[Work request] For every line in the data below that contains "item", copy the line.

[[ Provided records open ]]

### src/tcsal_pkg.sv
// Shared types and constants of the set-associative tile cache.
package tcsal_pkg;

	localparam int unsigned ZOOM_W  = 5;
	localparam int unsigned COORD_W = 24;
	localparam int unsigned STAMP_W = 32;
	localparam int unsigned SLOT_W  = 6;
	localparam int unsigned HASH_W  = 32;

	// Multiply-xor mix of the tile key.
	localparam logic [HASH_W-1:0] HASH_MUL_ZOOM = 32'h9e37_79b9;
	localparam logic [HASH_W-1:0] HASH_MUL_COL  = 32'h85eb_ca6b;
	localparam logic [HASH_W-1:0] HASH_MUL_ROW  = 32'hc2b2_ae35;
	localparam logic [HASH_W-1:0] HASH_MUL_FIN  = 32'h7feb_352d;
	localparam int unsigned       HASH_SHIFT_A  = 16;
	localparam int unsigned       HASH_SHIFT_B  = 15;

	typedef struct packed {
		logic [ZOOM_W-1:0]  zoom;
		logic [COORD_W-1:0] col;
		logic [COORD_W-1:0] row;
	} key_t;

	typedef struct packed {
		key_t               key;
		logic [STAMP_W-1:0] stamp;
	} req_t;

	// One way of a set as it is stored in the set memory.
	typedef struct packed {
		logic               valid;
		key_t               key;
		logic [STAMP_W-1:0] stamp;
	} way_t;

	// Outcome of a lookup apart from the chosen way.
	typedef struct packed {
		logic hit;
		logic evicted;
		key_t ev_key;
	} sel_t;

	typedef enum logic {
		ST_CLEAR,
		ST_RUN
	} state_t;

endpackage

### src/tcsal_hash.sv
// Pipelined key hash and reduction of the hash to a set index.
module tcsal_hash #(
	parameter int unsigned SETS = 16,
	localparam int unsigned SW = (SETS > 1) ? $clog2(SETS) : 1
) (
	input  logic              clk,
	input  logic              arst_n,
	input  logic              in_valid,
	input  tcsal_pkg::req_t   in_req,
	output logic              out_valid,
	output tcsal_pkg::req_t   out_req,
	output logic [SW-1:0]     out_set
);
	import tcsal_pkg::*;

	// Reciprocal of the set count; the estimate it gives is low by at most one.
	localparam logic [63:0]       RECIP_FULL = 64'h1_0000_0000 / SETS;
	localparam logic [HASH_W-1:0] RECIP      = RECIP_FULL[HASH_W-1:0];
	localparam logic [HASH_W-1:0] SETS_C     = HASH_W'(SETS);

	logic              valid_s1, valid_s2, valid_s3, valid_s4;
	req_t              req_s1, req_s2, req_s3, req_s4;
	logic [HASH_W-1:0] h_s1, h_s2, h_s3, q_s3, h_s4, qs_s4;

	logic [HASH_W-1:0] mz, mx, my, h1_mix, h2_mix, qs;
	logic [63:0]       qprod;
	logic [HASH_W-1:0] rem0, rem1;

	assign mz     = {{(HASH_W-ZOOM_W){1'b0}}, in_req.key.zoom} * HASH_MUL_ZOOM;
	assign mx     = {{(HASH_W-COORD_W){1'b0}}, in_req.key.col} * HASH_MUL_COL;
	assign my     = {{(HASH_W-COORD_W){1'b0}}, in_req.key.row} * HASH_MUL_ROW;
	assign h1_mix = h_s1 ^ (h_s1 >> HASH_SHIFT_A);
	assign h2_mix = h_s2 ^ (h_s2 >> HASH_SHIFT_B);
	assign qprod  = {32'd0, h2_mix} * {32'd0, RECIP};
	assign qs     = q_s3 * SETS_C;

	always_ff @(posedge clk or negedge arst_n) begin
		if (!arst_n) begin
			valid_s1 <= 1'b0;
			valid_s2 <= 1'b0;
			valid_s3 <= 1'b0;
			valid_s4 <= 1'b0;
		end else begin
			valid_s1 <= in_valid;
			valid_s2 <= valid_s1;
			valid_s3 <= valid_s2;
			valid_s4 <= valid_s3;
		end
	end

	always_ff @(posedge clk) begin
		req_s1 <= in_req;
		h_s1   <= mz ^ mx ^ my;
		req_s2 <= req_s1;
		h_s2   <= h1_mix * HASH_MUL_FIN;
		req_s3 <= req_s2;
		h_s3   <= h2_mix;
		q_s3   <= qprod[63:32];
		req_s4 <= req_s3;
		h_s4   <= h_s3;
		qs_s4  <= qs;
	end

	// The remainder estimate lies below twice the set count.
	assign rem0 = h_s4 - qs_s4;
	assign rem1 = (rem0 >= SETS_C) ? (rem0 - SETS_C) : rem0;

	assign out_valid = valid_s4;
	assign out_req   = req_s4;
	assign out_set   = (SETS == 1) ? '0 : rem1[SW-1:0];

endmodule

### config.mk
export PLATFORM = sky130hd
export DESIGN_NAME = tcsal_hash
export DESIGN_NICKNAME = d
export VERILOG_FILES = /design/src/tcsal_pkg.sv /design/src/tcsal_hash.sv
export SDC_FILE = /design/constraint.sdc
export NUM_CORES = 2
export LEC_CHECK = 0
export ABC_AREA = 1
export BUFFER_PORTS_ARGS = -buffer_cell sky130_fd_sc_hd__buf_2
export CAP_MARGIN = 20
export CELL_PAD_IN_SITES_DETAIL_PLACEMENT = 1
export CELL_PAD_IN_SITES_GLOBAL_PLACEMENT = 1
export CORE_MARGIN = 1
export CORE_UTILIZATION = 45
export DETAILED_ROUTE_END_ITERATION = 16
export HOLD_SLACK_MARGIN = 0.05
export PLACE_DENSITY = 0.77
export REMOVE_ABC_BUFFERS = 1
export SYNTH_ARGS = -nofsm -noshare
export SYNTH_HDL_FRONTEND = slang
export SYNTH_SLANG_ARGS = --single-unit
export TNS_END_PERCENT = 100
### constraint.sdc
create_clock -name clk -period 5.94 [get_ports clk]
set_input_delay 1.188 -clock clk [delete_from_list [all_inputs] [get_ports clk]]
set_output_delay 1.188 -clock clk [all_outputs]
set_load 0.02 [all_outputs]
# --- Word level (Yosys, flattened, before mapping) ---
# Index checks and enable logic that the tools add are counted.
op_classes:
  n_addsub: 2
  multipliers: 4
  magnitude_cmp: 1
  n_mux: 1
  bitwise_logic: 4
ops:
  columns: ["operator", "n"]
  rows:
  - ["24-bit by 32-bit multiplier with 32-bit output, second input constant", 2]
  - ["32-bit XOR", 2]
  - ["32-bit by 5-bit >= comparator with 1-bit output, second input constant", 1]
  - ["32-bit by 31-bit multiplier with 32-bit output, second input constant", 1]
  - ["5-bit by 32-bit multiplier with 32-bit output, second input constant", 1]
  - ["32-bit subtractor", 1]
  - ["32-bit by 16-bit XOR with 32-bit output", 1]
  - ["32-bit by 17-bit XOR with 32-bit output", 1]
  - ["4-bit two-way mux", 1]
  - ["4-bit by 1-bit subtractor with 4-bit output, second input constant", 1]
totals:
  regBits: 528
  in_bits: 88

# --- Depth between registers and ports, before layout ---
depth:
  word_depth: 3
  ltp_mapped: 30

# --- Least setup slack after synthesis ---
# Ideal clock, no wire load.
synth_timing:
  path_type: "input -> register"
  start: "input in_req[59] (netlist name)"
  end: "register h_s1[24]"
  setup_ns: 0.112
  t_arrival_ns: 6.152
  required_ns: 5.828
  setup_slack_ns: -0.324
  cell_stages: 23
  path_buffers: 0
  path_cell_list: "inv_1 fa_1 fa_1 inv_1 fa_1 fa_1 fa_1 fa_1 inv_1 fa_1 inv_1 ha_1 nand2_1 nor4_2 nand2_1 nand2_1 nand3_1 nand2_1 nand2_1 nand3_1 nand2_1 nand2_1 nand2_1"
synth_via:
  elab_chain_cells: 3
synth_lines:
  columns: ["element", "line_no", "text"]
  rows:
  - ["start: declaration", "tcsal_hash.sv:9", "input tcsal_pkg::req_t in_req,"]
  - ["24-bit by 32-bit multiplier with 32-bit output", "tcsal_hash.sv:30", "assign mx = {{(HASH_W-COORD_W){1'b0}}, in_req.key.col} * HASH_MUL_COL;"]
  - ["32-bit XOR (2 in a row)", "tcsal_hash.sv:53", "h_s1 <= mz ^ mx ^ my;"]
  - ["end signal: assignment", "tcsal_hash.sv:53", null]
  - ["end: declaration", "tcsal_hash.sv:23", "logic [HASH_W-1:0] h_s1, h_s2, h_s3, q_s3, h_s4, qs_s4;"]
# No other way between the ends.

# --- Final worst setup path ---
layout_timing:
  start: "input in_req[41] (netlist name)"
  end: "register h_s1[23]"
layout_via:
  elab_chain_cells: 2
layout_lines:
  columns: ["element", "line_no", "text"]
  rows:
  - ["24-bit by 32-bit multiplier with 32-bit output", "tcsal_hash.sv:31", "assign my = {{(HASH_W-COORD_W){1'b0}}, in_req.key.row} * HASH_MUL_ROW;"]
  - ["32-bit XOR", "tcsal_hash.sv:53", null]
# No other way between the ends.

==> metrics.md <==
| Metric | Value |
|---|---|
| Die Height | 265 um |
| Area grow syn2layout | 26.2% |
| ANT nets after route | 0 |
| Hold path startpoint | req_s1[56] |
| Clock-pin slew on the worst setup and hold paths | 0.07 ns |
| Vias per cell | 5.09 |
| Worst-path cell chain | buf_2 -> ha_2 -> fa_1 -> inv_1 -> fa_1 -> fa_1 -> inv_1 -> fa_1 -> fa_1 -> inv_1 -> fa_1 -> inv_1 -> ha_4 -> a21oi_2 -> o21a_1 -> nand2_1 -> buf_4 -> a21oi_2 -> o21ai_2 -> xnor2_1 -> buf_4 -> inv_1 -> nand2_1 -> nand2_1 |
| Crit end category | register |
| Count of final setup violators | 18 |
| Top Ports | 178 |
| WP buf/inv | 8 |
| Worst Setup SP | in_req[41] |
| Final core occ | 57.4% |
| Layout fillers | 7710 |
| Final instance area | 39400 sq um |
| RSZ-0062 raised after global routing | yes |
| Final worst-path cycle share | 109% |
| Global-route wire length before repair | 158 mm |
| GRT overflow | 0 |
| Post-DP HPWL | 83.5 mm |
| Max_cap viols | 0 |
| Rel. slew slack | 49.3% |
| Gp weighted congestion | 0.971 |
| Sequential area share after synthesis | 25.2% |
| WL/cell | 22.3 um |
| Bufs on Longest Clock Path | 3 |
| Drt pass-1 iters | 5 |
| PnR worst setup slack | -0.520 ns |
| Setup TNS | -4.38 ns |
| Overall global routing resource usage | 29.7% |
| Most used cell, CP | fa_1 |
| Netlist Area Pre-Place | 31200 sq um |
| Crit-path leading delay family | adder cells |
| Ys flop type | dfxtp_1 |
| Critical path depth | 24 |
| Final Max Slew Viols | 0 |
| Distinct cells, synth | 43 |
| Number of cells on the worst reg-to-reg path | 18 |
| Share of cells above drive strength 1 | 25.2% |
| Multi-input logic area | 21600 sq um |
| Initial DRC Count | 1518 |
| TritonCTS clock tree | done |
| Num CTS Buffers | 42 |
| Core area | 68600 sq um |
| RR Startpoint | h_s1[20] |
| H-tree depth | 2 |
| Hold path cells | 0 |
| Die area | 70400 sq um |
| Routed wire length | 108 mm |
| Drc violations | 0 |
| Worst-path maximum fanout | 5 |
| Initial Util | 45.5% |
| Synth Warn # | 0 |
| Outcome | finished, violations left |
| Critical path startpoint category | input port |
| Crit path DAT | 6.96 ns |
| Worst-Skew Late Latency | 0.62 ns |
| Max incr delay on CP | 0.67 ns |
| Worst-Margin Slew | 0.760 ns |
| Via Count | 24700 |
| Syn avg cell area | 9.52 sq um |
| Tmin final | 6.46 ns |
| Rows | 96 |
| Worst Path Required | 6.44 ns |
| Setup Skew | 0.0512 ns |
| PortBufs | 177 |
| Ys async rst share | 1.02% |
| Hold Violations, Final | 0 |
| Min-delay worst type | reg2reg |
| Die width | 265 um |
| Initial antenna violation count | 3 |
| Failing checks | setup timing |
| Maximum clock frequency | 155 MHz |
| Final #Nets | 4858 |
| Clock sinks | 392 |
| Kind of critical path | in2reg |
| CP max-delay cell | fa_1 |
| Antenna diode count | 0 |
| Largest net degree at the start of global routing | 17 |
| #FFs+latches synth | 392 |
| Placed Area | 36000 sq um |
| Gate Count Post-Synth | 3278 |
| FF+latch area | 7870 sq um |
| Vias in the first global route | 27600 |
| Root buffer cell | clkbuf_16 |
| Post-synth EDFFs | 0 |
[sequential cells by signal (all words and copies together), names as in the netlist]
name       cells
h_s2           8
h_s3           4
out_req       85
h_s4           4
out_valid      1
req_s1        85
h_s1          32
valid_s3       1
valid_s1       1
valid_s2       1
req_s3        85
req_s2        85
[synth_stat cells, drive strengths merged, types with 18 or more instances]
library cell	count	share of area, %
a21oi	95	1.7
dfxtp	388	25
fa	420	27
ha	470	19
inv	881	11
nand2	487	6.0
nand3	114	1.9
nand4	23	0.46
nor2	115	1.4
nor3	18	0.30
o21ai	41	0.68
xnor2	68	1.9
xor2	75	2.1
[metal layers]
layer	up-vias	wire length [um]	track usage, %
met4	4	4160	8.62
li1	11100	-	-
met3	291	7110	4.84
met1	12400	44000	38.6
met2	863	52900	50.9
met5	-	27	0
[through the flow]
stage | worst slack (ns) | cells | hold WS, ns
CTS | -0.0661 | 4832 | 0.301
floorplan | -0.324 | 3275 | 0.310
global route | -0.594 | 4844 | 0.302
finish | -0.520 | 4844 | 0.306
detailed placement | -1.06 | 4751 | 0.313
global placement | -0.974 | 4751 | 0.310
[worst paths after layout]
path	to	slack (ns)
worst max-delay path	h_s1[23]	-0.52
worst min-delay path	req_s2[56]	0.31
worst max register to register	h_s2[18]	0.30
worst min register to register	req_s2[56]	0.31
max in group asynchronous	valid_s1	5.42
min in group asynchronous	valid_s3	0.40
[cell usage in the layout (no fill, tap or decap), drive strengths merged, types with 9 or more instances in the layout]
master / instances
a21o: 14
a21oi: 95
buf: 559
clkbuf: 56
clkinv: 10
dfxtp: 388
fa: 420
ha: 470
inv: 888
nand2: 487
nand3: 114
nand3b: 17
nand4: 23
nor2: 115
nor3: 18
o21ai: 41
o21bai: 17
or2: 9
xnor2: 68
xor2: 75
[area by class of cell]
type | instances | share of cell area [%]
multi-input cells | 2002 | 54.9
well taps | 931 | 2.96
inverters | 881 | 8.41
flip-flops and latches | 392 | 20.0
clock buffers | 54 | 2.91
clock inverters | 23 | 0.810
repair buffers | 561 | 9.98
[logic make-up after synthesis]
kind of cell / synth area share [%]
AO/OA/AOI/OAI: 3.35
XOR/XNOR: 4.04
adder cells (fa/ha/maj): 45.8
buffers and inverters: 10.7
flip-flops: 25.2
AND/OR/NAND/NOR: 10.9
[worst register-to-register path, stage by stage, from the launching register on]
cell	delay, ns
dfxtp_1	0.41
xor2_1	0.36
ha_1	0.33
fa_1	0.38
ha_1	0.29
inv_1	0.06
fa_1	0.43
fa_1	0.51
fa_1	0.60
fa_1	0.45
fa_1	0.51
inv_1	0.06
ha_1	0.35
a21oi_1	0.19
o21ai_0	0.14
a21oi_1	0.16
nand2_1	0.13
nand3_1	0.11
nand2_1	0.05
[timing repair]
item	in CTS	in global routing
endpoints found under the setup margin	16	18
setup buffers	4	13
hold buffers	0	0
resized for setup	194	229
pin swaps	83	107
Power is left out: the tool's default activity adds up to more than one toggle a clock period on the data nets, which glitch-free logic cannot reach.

[[ Provided records closed ]]
[[ Provided records open ]]

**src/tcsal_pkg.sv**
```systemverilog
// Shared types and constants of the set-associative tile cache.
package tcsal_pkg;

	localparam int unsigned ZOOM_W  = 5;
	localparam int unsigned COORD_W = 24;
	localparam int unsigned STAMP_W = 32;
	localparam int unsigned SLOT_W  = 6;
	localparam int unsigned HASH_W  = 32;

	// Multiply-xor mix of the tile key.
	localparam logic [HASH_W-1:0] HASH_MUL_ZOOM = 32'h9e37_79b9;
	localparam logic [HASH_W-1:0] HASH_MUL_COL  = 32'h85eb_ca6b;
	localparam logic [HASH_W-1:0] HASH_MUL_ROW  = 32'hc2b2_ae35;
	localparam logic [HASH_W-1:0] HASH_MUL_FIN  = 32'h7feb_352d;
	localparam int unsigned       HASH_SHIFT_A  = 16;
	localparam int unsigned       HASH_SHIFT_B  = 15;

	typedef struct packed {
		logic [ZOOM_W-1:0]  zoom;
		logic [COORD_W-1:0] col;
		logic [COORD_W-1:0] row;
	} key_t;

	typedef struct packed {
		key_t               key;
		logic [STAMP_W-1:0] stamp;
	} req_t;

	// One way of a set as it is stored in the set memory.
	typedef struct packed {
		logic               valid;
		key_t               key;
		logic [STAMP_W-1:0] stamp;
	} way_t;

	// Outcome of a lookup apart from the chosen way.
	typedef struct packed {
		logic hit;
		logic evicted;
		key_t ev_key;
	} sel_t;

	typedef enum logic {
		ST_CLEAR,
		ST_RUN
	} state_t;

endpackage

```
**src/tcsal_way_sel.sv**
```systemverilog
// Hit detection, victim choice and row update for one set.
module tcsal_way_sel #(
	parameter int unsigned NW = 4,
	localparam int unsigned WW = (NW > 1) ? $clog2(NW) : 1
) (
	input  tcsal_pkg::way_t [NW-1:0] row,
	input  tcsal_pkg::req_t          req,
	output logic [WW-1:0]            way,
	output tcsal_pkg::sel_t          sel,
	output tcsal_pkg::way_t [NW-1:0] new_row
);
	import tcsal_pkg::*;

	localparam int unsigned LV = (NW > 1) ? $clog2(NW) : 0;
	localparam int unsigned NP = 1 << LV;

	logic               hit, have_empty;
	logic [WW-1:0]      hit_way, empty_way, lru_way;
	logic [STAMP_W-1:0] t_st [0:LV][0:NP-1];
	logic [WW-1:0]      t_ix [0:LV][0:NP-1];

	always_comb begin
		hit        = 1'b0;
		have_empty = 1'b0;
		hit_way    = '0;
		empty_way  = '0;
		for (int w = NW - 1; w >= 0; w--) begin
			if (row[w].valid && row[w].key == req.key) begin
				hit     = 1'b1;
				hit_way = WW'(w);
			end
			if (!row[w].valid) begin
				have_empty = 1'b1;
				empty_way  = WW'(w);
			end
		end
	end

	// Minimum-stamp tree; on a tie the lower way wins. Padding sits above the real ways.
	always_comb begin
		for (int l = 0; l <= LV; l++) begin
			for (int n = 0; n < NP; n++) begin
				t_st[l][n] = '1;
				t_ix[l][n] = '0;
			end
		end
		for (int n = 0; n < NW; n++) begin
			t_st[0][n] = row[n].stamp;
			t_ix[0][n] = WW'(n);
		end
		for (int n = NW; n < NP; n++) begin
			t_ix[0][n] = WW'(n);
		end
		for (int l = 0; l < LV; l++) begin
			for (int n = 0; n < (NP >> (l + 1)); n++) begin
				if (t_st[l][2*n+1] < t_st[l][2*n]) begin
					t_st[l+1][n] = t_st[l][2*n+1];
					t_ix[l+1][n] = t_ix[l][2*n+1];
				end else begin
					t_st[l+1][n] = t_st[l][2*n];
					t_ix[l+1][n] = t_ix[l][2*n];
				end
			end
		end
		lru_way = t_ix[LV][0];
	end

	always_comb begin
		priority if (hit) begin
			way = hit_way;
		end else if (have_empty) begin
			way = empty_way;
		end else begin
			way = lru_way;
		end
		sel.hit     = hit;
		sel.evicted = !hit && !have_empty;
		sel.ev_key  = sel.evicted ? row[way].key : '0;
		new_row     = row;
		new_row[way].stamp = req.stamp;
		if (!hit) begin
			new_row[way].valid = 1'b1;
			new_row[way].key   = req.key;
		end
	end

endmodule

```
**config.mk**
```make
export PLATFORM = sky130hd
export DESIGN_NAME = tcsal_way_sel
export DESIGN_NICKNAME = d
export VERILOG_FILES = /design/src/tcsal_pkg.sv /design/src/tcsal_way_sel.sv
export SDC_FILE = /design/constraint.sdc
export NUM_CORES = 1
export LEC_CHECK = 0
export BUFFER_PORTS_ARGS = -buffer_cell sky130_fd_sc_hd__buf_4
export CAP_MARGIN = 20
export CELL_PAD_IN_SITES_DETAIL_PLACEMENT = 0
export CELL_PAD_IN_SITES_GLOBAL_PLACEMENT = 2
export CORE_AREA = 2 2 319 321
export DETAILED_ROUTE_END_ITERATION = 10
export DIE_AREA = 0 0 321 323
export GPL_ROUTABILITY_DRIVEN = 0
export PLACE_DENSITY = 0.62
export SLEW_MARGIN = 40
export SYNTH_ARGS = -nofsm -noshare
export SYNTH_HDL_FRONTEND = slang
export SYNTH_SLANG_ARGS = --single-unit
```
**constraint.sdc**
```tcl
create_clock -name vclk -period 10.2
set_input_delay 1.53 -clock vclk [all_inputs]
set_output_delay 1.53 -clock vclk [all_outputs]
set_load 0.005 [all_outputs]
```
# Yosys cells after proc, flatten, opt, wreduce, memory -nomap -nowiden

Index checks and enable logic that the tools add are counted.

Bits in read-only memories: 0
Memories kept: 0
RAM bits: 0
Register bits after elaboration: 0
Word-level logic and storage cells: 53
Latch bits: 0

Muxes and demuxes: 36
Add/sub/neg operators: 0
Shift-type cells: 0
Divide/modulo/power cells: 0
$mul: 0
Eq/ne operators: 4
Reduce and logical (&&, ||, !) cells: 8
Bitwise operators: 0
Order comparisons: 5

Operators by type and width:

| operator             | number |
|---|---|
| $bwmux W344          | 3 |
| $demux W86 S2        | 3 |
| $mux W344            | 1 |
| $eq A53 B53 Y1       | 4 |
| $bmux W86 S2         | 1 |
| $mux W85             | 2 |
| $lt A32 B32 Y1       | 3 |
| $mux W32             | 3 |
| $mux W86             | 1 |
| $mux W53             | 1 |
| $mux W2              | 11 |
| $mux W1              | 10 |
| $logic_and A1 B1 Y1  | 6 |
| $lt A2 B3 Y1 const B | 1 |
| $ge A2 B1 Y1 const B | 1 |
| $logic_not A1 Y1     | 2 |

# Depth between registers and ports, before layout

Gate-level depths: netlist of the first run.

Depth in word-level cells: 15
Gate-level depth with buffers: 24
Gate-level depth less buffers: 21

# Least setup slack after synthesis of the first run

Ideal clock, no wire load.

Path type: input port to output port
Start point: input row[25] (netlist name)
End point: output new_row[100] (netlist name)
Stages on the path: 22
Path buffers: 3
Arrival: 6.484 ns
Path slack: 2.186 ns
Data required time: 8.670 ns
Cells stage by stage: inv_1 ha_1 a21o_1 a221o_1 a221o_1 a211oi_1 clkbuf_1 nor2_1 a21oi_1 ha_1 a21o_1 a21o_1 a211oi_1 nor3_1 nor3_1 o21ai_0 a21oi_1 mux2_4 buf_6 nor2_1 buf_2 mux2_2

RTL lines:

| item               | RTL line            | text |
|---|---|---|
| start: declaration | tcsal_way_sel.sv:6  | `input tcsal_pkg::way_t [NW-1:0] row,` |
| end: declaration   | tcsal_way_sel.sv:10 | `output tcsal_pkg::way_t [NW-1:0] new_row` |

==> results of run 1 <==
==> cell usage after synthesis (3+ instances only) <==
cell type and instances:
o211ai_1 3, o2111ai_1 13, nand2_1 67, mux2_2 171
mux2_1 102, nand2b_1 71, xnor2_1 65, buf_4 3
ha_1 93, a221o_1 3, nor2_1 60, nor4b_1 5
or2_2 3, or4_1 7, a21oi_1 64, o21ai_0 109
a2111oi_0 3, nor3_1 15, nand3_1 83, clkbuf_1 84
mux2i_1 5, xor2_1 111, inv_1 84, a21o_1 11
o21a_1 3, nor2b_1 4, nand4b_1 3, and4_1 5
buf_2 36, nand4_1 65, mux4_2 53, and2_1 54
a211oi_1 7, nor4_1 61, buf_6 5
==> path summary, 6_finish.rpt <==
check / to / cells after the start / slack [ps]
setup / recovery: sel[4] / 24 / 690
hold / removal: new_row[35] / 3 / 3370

[[ Provided records closed ]]

[Solution to the problem]
item	in CTS	in global routing
| item               | RTL line            | text |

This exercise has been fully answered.